(Beginning of Material shown)

What follows belongs to an exercise in optimizing a design on an open flow for small area; a production flow would make more cautious choices. The RTL was checked by simulation tests, not by an equivalence proof against the original design. Power figures rest on the tool's default switching activity, not on a simulated workload.

==> flow/design.v <==
`default_nettype none
package game_pkg;
  typedef enum logic [1:0] {
    tile_empty = 2'd0,
    tile_wall  = 2'd1,
    tile_candy = 2'd2,
    tile_power = 2'd3
  } tile_t;
  typedef logic [5:0] col_t;
  typedef logic [5:0] row_t;
  typedef logic [8:0] px_t;
  typedef struct packed {
    col_t col;
    row_t row;
  } tile_pos_t;
  typedef struct packed {
    px_t  sx;
    px_t  sy;
    logic de;
    logic frame_stb;
  } beam_t;
  typedef struct packed {
    logic [3:0] r;
    logic [3:0] g;
    logic [3:0] b;
  } rgb_t;
  typedef enum logic [2:0] {
    dir_none  = 3'd0,
    dir_up    = 3'd1,
    dir_down  = 3'd2,
    dir_left  = 3'd3,
    dir_right = 3'd4
  } dir_t;
  typedef logic [11:0] score_t;
  localparam rgb_t col_black  = 12'h000;
  localparam rgb_t col_wall   = 12'h00F;
  localparam rgb_t col_candy  = 12'hFFF;
  localparam rgb_t col_power  = 12'hF80;
  localparam rgb_t col_player = 12'hFF0;
  localparam score_t candy_points = 12'd1;
  localparam score_t power_points = 12'd10;
endpackage
`default_nettype wire
`default_nettype none
`timescale 1ns/1ps
module map_store #(
  parameter int MAP_COLS = 28,
  parameter int MAP_ROWS = 36
) (
  input  wire logic                vga_pix_clk,
  input  wire logic                rst,
  input  wire game_pkg::tile_pos_t rd_addr,
  output logic                     rd_eaten,
  input  wire game_pkg::tile_pos_t pb_addr,
  input  wire logic                pb_we,
  output logic                     pb_eaten,
  output logic                     map_ready
);
  localparam int FILL_CYCLES = MAP_COLS * MAP_ROWS + 1;
  function automatic logic [9:0] lfsr_step(input logic [9:0] s);
    lfsr_step = {s[8:0], ~(s[9] ^ s[6])};
  endfunction
  function automatic logic [9:0] lfsr_at(input int n);
    logic [9:0] s;
    s = '0;
    for (int i = 0; i < n; i++) s = lfsr_step(s);
    lfsr_at = s;
  endfunction
  localparam logic [9:0] LFSR_LAST = lfsr_at(FILL_CYCLES - 1);
  logic [9:0] lfsr;
  logic       ready_q;
  always_ff @(posedge vga_pix_clk) begin
    if (rst) begin
      lfsr    <= '0;
      ready_q <= 1'b0;
    end else begin
      lfsr    <= lfsr_step(lfsr);
      ready_q <= ready_q | (lfsr == LFSR_LAST);
    end
  end
  assign map_ready = ready_q;
  function automatic logic is_wall(input int c, input int r);
    is_wall = (c == 0) || (c == MAP_COLS - 1) || (r == 0) || (r == MAP_ROWS - 1) ||
              ((c % 4 == 2) && (r % 4 == 2));
  endfunction
  logic [MAP_ROWS-1:0][MAP_COLS-1:0] eaten;
  logic [MAP_ROWS-1:0]               pb_row, rd_row, rd_hits;
  logic [MAP_COLS-1:0]               pb_col, rd_col;
  logic [MAP_ROWS-1:0]               pb_hits;
  always_comb begin
    for (int r = 0; r < MAP_ROWS; r++) begin
      pb_row[r] = (pb_addr.row == 6'(r));
      rd_row[r] = (rd_addr.row == 6'(r));
    end
    for (int c = 0; c < MAP_COLS; c++) begin
      pb_col[c] = (pb_addr.col == 6'(c));
      rd_col[c] = (rd_addr.col == 6'(c));
    end
  end
  for (genvar r = 0; r < MAP_ROWS; r++) begin : g_row
    for (genvar c = 0; c < MAP_COLS; c++) begin : g_col
      if (is_wall(c, r)) begin : g_wall
        assign eaten[r][c] = 1'b0;
      end else begin : g_tile
        logic bit_q;
        always_ff @(posedge vga_pix_clk) begin
          if (rst) begin
            bit_q <= 1'b0;
          end else if (pb_we && pb_row[r] && pb_col[c]) begin
            bit_q <= 1'b1;
          end
        end
        assign eaten[r][c] = bit_q;
      end
    end
    assign rd_hits[r] = |(eaten[r] & rd_col);
    assign pb_hits[r] = |(eaten[r] & pb_col);
  end
  assign rd_eaten = |(rd_hits & rd_row);
  assign pb_eaten = |(pb_hits & pb_row);
endmodule
`default_nettype wire
`default_nettype none
`timescale 1ns/1ps
module player_ctrl #(
  parameter int MAP_COLS  = 28,
  parameter int MAP_ROWS  = 36,
  parameter int START_COL = 2,
  parameter int START_ROW = 1
) (
  input  wire logic                vga_pix_clk,
  input  wire logic                rst,
  input  wire logic                frame_stb,
  input  wire logic                map_ready,
  input  wire logic                btn_up,
  input  wire logic                btn_down,
  input  wire logic                btn_left,
  input  wire logic                btn_right,
  input  wire logic                pb_eaten,
  output logic                     pb_we,
  output game_pkg::tile_pos_t      pac_tile,
  output game_pkg::score_t         score
);
  logic st_look, st_step, st_taste, st_eat;
  logic idle;
  logic mv_q, vert_q, neg_q;
  logic       blocked;
  logic       power_here;
  logic       ate;
  assign idle = !(st_look | st_step | st_taste | st_eat);
  always_ff @(posedge vga_pix_clk) begin
    if (rst) begin
      st_look  <= 1'b0;
      st_step  <= 1'b0;
      st_taste <= 1'b0;
      st_eat   <= 1'b0;
    end else begin
      st_look  <= idle && frame_stb && map_ready;
      st_step  <= st_look;
      st_taste <= st_step;
      st_eat   <= st_taste;
    end
  end
  always_ff @(posedge vga_pix_clk) begin
    if (idle) begin
      mv_q   <= btn_up | btn_down | btn_left | btn_right;
      vert_q <= btn_up | btn_down;
      neg_q  <= btn_up | (!btn_down && btn_left);
    end
  end
  always_comb begin
    if (vert_q) begin
      blocked = neg_q ? (pac_tile.row == 6'd1) : (pac_tile.row == 6'(MAP_ROWS - 2));
      blocked = blocked || (pac_tile.col[1:0] == 2'd2 &&
                            pac_tile.row[1:0] == (neg_q ? 2'd3 : 2'd1));
    end else begin
      blocked = neg_q ? (pac_tile.col == 6'd1) : (pac_tile.col == 6'(MAP_COLS - 2));
      blocked = blocked || (pac_tile.row[1:0] == 2'd2 &&
                            pac_tile.col[1:0] == (neg_q ? 2'd3 : 2'd1));
    end
  end
  always_ff @(posedge vga_pix_clk) begin
    if (rst) begin
      pac_tile <= {6'(START_COL), 6'(START_ROW)};
    end else if (st_step && mv_q && !blocked) begin
      if (vert_q) pac_tile.row <= neg_q ? pac_tile.row - 1'b1 : pac_tile.row + 1'b1;
      else        pac_tile.col <= neg_q ? pac_tile.col - 1'b1 : pac_tile.col + 1'b1;
    end
  end
  assign power_here = (pac_tile.col == 6'd1 || pac_tile.col == 6'(MAP_COLS - 2)) &&
                      (pac_tile.row == 6'd1 || pac_tile.row == 6'(MAP_ROWS - 2));
  assign ate   = st_eat && !pb_eaten;
  assign pb_we = st_eat;
  always_ff @(posedge vga_pix_clk) begin
    if (rst) begin
      score <= '0;
    end else if (ate) begin
      score <= score + (power_here ? game_pkg::power_points : game_pkg::candy_points);
    end
  end
endmodule
`default_nettype wire
`default_nettype none
`timescale 1ns/1ps
module pixel_renderer #(
  parameter int MAP_COLS = 28,
  parameter int MAP_ROWS = 36,
  parameter int TILE_PX  = 8
) (
  input  wire logic                vga_pix_clk,
  input  wire logic                rst,
  input  wire game_pkg::beam_t     beam,
  input  wire logic                map_ready,
  input  wire game_pkg::tile_pos_t pac_tile,
  output game_pkg::tile_pos_t      rd_addr,
  input  wire logic                rd_eaten,
  output game_pkg::rgb_t           rgb
);
  localparam int OW = $clog2(TILE_PX);
  logic [8-OW:0] tile_x, tile_y;
  logic [OW-1:0] ox, oy;
  logic          in_map, hit, wall, power, dot_small, dot_big;
  logic [2:0]    cls;
  logic [2:0]    cls1, cls2;
  assign tile_x = beam.sx[8:OW];
  assign tile_y = beam.sy[8:OW];
  assign ox     = beam.sx[OW-1:0];
  assign oy     = beam.sy[OW-1:0];
  assign in_map = (tile_x < MAP_COLS) && (tile_y < MAP_ROWS);
  assign rd_addr.col = tile_x[5:0];
  assign rd_addr.row = tile_y[5:0];
  assign hit   = (rd_addr == pac_tile);
  assign wall  = (tile_x == 0) || (tile_x == MAP_COLS - 1) ||
                 (tile_y == 0) || (tile_y == MAP_ROWS - 1) ||
                 (tile_x[1:0] == 2'd2 && tile_y[1:0] == 2'd2);
  assign power = (tile_x == 1 || tile_x == MAP_COLS - 2) &&
                 (tile_y == 1 || tile_y == MAP_ROWS - 2);
  assign dot_small = (ox == 3'd3 || ox == 3'd4) && (oy == 3'd3 || oy == 3'd4);
  assign dot_big   = (ox >= 3'd2 && ox <= 3'd5) && (oy >= 3'd2 && oy <= 3'd5);
  always_comb begin
    if (!beam.de || !map_ready || !in_map) cls = 3'b000;
    else if (hit)                          cls = 3'b110;
    else if (wall)                         cls = 3'b001;
    else if (rd_eaten)                     cls = 3'b000;
    else if (power)                        cls = dot_big ? 3'b100 : 3'b000;
    else                                   cls = dot_small ? 3'b111 : 3'b000;
  end
  always_ff @(posedge vga_pix_clk) begin
    if (rst) begin
      cls1 <= 3'b000;
      cls2 <= 3'b000;
    end else begin
      cls1 <= cls;
      cls2 <= cls1;
    end
  end
  assign rgb = {{4{cls2[2]}}, cls2[2], {3{cls2[1]}}, {4{cls2[0]}}};
endmodule
`default_nettype wire
`default_nettype none
`timescale 1ns/1ps
module pacman_game #(
  parameter int MAP_COLS  = 28,
  parameter int MAP_ROWS  = 36,
  parameter int TILE_PX   = 8,
  parameter int START_COL = 2,
  parameter int START_ROW = 1
) (
  input  wire logic            vga_pix_clk,
  input  wire logic            rst,
  input  wire game_pkg::beam_t beam,
  input  wire logic            btn_up,
  input  wire logic            btn_down,
  input  wire logic            btn_left,
  input  wire logic            btn_right,
  output game_pkg::rgb_t       rgb,
  output game_pkg::score_t     score,
  output game_pkg::tile_pos_t  pac_tile
);
  game_pkg::tile_pos_t rd_addr;
  logic                rd_eaten;
  logic                pb_we;
  logic                pb_eaten;
  logic                map_ready;
  map_store #(
    .MAP_COLS (MAP_COLS),
    .MAP_ROWS (MAP_ROWS)
  ) u_map_store (
    .vga_pix_clk (vga_pix_clk),
    .rst         (rst),
    .rd_addr     (rd_addr),
    .rd_eaten    (rd_eaten),
    .pb_addr     (pac_tile),
    .pb_we       (pb_we),
    .pb_eaten    (pb_eaten),
    .map_ready   (map_ready)
  );
  player_ctrl #(
    .MAP_COLS  (MAP_COLS),
    .MAP_ROWS  (MAP_ROWS),
    .START_COL (START_COL),
    .START_ROW (START_ROW)
  ) u_player_ctrl (
    .vga_pix_clk (vga_pix_clk),
    .rst         (rst),
    .frame_stb   (beam.frame_stb),
    .map_ready   (map_ready),
    .btn_up      (btn_up),
    .btn_down    (btn_down),
    .btn_left    (btn_left),
    .btn_right   (btn_right),
    .pb_eaten    (pb_eaten),
    .pb_we       (pb_we),
    .pac_tile    (pac_tile),
    .score       (score)
  );
  pixel_renderer #(
    .MAP_COLS (MAP_COLS),
    .MAP_ROWS (MAP_ROWS),
    .TILE_PX  (TILE_PX)
  ) u_pixel_renderer (
    .vga_pix_clk (vga_pix_clk),
    .rst         (rst),
    .beam        (beam),
    .map_ready   (map_ready),
    .pac_tile    (pac_tile),
    .rd_addr     (rd_addr),
    .rd_eaten    (rd_eaten),
    .rgb         (rgb)
  );
endmodule
`default_nettype wire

(End of Material shown)

## What needs to be done
Would you copy every line of the entries in which "idle" appears?

## Answer for this exercise
  logic idle;
  assign idle = !(st_look | st_step | st_taste | st_eat);
      st_look  <= idle && frame_stb && map_ready;
    if (idle) begin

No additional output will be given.